Since the token’s iat (issued-at) claim was ahead of the server time, Spring Security rejected it as invalid.

How I solved it

  1. Reported the issue to the system team so they could fix NTP syncing at the server level.
    But I don’t want to rely only on infra — clock drift can always happen.
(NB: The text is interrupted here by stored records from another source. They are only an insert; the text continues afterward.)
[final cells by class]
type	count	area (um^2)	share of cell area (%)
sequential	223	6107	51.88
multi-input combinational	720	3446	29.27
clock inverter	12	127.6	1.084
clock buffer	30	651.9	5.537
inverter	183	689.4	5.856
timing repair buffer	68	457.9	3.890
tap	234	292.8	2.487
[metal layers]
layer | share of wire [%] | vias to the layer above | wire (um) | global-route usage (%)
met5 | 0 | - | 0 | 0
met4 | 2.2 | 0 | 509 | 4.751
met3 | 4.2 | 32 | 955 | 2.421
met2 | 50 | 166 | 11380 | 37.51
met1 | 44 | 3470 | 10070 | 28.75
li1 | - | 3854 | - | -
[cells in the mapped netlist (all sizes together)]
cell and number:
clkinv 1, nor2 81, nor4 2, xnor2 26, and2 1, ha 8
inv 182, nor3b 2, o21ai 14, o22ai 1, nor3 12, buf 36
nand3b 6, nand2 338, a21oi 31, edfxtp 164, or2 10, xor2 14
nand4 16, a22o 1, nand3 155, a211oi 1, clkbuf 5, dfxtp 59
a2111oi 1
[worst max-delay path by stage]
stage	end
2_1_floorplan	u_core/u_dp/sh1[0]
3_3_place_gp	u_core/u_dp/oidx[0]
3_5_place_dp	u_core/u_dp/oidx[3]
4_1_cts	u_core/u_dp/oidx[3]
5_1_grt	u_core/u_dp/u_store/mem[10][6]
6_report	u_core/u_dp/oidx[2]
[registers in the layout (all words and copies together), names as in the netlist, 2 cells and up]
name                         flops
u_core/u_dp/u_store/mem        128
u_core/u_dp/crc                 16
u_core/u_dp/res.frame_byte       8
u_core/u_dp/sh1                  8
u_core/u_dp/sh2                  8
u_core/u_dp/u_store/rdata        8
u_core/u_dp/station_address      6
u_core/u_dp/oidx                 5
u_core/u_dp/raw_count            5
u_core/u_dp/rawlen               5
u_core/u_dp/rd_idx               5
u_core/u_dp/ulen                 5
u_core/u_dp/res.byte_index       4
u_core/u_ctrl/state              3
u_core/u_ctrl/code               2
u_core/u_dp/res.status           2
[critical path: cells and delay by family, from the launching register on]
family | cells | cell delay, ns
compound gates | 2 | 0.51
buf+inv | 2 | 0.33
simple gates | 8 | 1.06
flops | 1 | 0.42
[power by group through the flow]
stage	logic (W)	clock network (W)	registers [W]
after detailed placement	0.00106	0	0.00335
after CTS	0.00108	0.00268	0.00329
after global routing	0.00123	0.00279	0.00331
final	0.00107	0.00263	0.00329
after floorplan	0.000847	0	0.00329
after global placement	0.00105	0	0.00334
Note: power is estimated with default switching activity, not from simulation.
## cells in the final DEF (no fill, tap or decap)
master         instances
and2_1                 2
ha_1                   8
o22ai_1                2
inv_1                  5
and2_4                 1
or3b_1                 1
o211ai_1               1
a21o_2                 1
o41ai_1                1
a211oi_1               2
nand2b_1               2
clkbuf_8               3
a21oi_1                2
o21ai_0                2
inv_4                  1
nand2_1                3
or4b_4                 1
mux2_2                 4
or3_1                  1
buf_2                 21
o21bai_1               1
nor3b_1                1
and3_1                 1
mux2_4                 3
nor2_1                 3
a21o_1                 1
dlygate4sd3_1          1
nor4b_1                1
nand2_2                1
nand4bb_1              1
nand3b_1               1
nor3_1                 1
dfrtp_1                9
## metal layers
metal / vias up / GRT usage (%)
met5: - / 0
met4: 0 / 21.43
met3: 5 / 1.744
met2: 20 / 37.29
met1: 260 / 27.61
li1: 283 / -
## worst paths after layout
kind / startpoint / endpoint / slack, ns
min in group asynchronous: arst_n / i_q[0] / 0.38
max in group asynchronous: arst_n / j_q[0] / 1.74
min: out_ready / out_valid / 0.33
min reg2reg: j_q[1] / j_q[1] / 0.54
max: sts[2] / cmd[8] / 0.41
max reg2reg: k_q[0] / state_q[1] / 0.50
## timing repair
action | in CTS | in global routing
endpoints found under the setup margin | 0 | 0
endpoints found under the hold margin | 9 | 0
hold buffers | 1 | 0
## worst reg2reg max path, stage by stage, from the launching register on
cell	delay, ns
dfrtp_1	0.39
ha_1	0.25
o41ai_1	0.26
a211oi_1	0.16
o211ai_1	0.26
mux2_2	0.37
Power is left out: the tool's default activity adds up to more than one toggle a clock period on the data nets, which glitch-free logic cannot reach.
===== config.mk =====
export PLATFORM = sky130hd
export DESIGN_NAME = oversampled_button_mode_selector_unit
export DESIGN_NICKNAME = d
export VERILOG_FILES = /design/src/rtl/obms_pkg.sv /design/src/rtl/obms_cfg.sv /design/src/rtl/obms_core.sv /design/src/rtl/obms_outq.sv /design/src/rtl/oversampled_button_mode_selector_unit.sv
export SDC_FILE = /design/constraint.sdc
export NUM_CORES = 1
export LEC_CHECK = 0
export ABC_CLOCK_PERIOD_IN_PS = 5200
export BUFFER_PORTS_ARGS = -buffer_cell sky130_fd_sc_hd__buf_2
export CAP_MARGIN = 10
export CORE_MARGIN = 2
export CORE_UTILIZATION = 45
export CTS_BUF_LIST = sky130_fd_sc_hd__clkbuf_2
export CTS_CLUSTER_DIAMETER = 120
export DETAILED_ROUTE_END_ITERATION = 10
export GPL_TIMING_DRIVEN = 0
export SETUP_SLACK_MARGIN = 0.5
export SYNTH_ARGS = -nofsm -noshare
export SYNTH_HDL_FRONTEND = slang
export SYNTH_HIERARCHICAL = 1
export SYNTH_SLANG_ARGS = --single-unit

===== constraint.sdc =====
create_clock -name i_clk -period 5.2 [get_ports i_clk]
set_clock_uncertainty 0.15 [all_clocks]
set_input_delay 0.26 -clock i_clk [delete_from_list [all_inputs] [get_ports i_clk]]
set_output_delay 0.26 -clock i_clk [all_outputs]
set_load 0.02 [all_outputs]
  2. Added a configurable clock skew in my Spring Security config.
    This way, even if there’s a slight drift, the app won’t break.
    More importantly, I can control the allowed skew per environment via config, increasing or decreasing as needed.

@Configuration
@EnableWebSecurity
@EnableMethodSecurity(prePostEnabled = true)
public class SecurityConfig {

  @Value("${spring.security.oauth2.client.clock-skew-minutes}")
  private Long clockSkewMinutes;

  @Bean
  public SecurityFilterChain securityFilterChain(
      HttpSecurity http, ClientRegistrationRepository clientRegistrationRepository)
      throws Exception {

    OidcAuthorizationCodeAuthenticationProvider provider =
        new OidcAuthorizationCodeAuthenticationProvider(
            new DefaultAuthorizationCodeTokenResponseClient(), new OidcUserService());

    provider.setJwtDecoderFactory(clientRegistration -> {
      NimbusJwtDecoder jwtDecoder = NimbusJwtDecoder
          .withJwkSetUri(clientRegistration.getProviderDetails().getJwkSetUri())
          .build();
      jwtDecoder.setJwtValidator(new JwtTimestampValidator(Duration.ofMinutes(clockSkewMinutes)));
      return jwtDecoder;
    });

    http.authenticationProvider(provider);
    // ... other security config
    return http.build();
  }
}

Key takeaway:
Even if NTP is fixed, always configure clock skew so your app is resilient to small time drifts.


Issue 2: Session lost when running multiple pods

After fixing Issue 1, I hit another problem.
When running with 2 pods, users got redirected to SSO in a loop. Locally (1 pod), everything was fine.

Why?

By default, Spring Security stores sessions in-memory per node.
So after logging in, if the callback lands on a different pod, that pod won’t know about the session → Spring rejects the token → redirect loop.

How I solved it

I externalized session storage to Redis, so all pods share the same session store.

@Configuration
@EnableRedisHttpSession
public class SessionConfig {

  @Value("${spring.data.redis.host}")
  private String redisHost;

  @Value("${spring.data.redis.port}")
  private int redisPort;

  @Value("${spring.data.redis.password}")
  private String redisPassword;

  @Value("${spring.data.redis.database}")
  private int redisDatabase;

  @Bean
  public LettuceConnectionFactory connectionFactory(ClientResources clientResources) {
    RedisStandaloneConfiguration config = new RedisStandaloneConfiguration();
    config.setHostName(redisHost);
    config.setPort(redisPort);
    config.setPassword(redisPassword);
    config.setDatabase(redisDatabase);

    LettuceClientConfiguration clientConfig =
        LettuceClientConfiguration.builder()
            .clientOptions(ClientOptions.builder().build())
            .clientResources(clientResources)
            .build();

    return new LettuceConnectionFactory(config, clientConfig);
  }

  @Bean(destroyMethod = "shutdown")
  public ClientResources clientResources() {
    return DefaultClientResources.builder().build();
  }
}

application.yml:

spring:
  data:
    redis:
      host: ${REDIS_HOST}
      port: ${REDIS_PORT}
      database: 1
      password: 123456

Why Redis over JDBC?

  • Performance: Redis is in-memory and handles session reads/writes much faster than a relational DB.
  • 📈 Scalability: It’s built for distributed setups, perfect for multi-node environments.
  • 🔄 Session sharing: With Redis, sessions are immediately available to all pods.

Key takeaway:
If you already have a database and very low traffic, JDBC might be okay.
But for most cases, Redis is the better choice for sharing sessions in a scalable way.


Final thoughts

These two bugs taught me an important lesson:

Infrastructure issues will happen (like NTP drift) → so apps should be defensive.

When scaling horizontally, state should never live only in memory.

Both fixes turned out to be pretty small in terms of code. But figuring out the root cause took much longer than it should have — mostly because I didn’t read the Spring Security docs carefully enough at first.

Hopefully, this saves someone else some debugging time!